Stored data
══════
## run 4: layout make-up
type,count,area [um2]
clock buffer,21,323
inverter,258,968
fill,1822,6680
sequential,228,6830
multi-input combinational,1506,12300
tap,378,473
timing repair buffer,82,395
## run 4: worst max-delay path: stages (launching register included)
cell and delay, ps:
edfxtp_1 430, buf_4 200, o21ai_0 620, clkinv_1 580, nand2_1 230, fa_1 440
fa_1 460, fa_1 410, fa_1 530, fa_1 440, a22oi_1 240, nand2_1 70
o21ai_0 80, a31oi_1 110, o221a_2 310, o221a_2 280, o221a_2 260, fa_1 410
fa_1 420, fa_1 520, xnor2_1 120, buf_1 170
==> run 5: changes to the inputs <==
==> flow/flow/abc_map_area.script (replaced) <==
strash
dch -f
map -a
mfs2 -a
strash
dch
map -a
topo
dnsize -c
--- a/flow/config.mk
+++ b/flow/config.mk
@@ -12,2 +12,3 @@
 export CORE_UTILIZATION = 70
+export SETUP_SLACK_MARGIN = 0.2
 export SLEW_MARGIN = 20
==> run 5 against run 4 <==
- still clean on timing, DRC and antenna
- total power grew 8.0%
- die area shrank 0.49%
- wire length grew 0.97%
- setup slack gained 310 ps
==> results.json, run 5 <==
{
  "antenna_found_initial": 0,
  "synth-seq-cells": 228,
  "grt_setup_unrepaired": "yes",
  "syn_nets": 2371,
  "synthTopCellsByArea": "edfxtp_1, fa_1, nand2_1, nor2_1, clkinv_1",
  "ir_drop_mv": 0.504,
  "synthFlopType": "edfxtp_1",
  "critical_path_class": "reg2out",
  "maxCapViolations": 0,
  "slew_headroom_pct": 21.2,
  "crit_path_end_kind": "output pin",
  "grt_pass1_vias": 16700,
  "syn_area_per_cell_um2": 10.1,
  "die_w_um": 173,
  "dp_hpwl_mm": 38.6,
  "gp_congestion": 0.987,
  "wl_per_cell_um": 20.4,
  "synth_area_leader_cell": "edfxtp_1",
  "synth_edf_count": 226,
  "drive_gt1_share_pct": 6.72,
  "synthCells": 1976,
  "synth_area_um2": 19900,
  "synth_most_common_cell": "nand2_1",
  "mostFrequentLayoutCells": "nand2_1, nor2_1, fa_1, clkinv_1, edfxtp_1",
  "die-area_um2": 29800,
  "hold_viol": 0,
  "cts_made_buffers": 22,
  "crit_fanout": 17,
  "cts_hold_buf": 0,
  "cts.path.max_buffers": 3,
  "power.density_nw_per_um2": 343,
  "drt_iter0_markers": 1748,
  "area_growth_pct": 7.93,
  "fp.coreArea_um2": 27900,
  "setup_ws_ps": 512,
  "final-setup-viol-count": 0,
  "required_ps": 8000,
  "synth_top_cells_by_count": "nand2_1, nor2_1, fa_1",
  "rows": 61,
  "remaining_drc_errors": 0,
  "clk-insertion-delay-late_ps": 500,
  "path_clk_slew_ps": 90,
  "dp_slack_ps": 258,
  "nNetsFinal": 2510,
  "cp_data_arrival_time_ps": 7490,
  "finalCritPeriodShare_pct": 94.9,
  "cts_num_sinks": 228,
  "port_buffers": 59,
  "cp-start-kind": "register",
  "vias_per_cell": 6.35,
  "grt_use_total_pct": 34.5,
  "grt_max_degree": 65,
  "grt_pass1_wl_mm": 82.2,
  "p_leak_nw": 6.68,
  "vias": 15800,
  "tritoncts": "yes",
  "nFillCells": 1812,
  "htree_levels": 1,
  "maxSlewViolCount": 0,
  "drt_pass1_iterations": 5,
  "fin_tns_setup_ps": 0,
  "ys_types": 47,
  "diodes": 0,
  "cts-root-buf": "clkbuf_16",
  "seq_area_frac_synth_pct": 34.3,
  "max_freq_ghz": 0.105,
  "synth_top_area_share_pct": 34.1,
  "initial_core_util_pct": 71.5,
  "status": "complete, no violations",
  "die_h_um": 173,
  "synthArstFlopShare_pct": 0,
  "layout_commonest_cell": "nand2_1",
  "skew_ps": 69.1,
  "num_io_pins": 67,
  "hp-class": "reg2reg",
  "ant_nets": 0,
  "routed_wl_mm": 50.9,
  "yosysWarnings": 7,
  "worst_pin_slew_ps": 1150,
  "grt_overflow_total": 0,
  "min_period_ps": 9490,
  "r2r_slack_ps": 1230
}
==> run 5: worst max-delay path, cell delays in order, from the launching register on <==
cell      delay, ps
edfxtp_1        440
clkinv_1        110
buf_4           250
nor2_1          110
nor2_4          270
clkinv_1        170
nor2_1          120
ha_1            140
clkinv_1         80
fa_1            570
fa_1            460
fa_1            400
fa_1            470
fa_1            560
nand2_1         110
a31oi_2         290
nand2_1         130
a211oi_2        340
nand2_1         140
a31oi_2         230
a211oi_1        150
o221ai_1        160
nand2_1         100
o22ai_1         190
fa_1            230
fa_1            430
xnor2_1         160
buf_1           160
══════
* [DIRECTIONS FOR THIS TASK] Exactly as written, give the records again.

* [TASK OUTPUT]
## run 4: layout make-up
type,count,area [um2]
clock buffer,21,323
inverter,258,968
fill,1822,6680
sequential,228,6830
multi-input combinational,1506,12300
tap,378,473
timing repair buffer,82,395
## run 4: worst max-delay path: stages (launching register included)
cell and delay, ps:
edfxtp_1 430, buf_4 200, o21ai_0 620, clkinv_1 580, nand2_1 230, fa_1 440
fa_1 460, fa_1 410, fa_1 530, fa_1 440, a22oi_1 240, nand2_1 70
o21ai_0 80, a31oi_1 110, o221a_2 310, o221a_2 280, o221a_2 260, fa_1 410
fa_1 420, fa_1 520, xnor2_1 120, buf_1 170
==> run 5: changes to the inputs <==
==> flow/flow/abc_map_area.script (replaced) <==
strash
dch -f
map -a
mfs2 -a
strash
dch
map -a
topo
dnsize -c
--- a/flow/config.mk
+++ b/flow/config.mk
@@ -12,2 +12,3 @@
 export CORE_UTILIZATION = 70
+export SETUP_SLACK_MARGIN = 0.2
 export SLEW_MARGIN = 20
==> run 5 against run 4 <==
- still clean on timing, DRC and antenna
- total power grew 8.0%
- die area shrank 0.49%
- wire length grew 0.97%
- setup slack gained 310 ps
==> results.json, run 5 <==
{
  "antenna_found_initial": 0,
  "synth-seq-cells": 228,
  "grt_setup_unrepaired": "yes",
  "syn_nets": 2371,
  "synthTopCellsByArea": "edfxtp_1, fa_1, nand2_1, nor2_1, clkinv_1",
  "ir_drop_mv": 0.504,
  "synthFlopType": "edfxtp_1",
  "critical_path_class": "reg2out",
  "maxCapViolations": 0,
  "slew_headroom_pct": 21.2,
  "crit_path_end_kind": "output pin",
  "grt_pass1_vias": 16700,
  "syn_area_per_cell_um2": 10.1,
  "die_w_um": 173,
  "dp_hpwl_mm": 38.6,
  "gp_congestion": 0.987,
  "wl_per_cell_um": 20.4,
  "synth_area_leader_cell": "edfxtp_1",
  "synth_edf_count": 226,
  "drive_gt1_share_pct": 6.72,
  "synthCells": 1976,
  "synth_area_um2": 19900,
  "synth_most_common_cell": "nand2_1",
  "mostFrequentLayoutCells": "nand2_1, nor2_1, fa_1, clkinv_1, edfxtp_1",
  "die-area_um2": 29800,
  "hold_viol": 0,
  "cts_made_buffers": 22,
  "crit_fanout": 17,
  "cts_hold_buf": 0,
  "cts.path.max_buffers": 3,
  "power.density_nw_per_um2": 343,
  "drt_iter0_markers": 1748,
  "area_growth_pct": 7.93,
  "fp.coreArea_um2": 27900,
  "setup_ws_ps": 512,
  "final-setup-viol-count": 0,
  "required_ps": 8000,
  "synth_top_cells_by_count": "nand2_1, nor2_1, fa_1",
  "rows": 61,
  "remaining_drc_errors": 0,
  "clk-insertion-delay-late_ps": 500,
  "path_clk_slew_ps": 90,
  "dp_slack_ps": 258,
  "nNetsFinal": 2510,
  "cp_data_arrival_time_ps": 7490,
  "finalCritPeriodShare_pct": 94.9,
  "cts_num_sinks": 228,
  "port_buffers": 59,
  "cp-start-kind": "register",
  "vias_per_cell": 6.35,
  "grt_use_total_pct": 34.5,
  "grt_max_degree": 65,
  "grt_pass1_wl_mm": 82.2,
  "p_leak_nw": 6.68,
  "vias": 15800,
  "tritoncts": "yes",
  "nFillCells": 1812,
  "htree_levels": 1,
  "maxSlewViolCount": 0,
  "drt_pass1_iterations": 5,
  "fin_tns_setup_ps": 0,
  "ys_types": 47,
  "diodes": 0,
  "cts-root-buf": "clkbuf_16",
  "seq_area_frac_synth_pct": 34.3,
  "max_freq_ghz": 0.105,
  "synth_top_area_share_pct": 34.1,
  "initial_core_util_pct": 71.5,
  "status": "complete, no violations",
  "die_h_um": 173,
  "synthArstFlopShare_pct": 0,
  "layout_commonest_cell": "nand2_1",
  "skew_ps": 69.1,
  "num_io_pins": 67,
  "hp-class": "reg2reg",
  "ant_nets": 0,
  "routed_wl_mm": 50.9,
  "yosysWarnings": 7,
  "worst_pin_slew_ps": 1150,
  "grt_overflow_total": 0,
  "min_period_ps": 9490,
  "r2r_slack_ps": 1230
}
==> run 5: worst max-delay path, cell delays in order, from the launching register on <==
cell      delay, ps
edfxtp_1        440
clkinv_1        110
buf_4           250
nor2_1          110
nor2_4          270
clkinv_1        170
nor2_1          120
ha_1            140
clkinv_1         80
fa_1            570
fa_1            460
fa_1            400
fa_1            470
fa_1            560
nand2_1         110
a31oi_2         290
nand2_1         130
a211oi_2        340
nand2_1         140
a31oi_2         230
a211oi_1        150
o221ai_1        160
nand2_1         100
o22ai_1         190
fa_1            230
fa_1            430
xnor2_1         160
buf_1           160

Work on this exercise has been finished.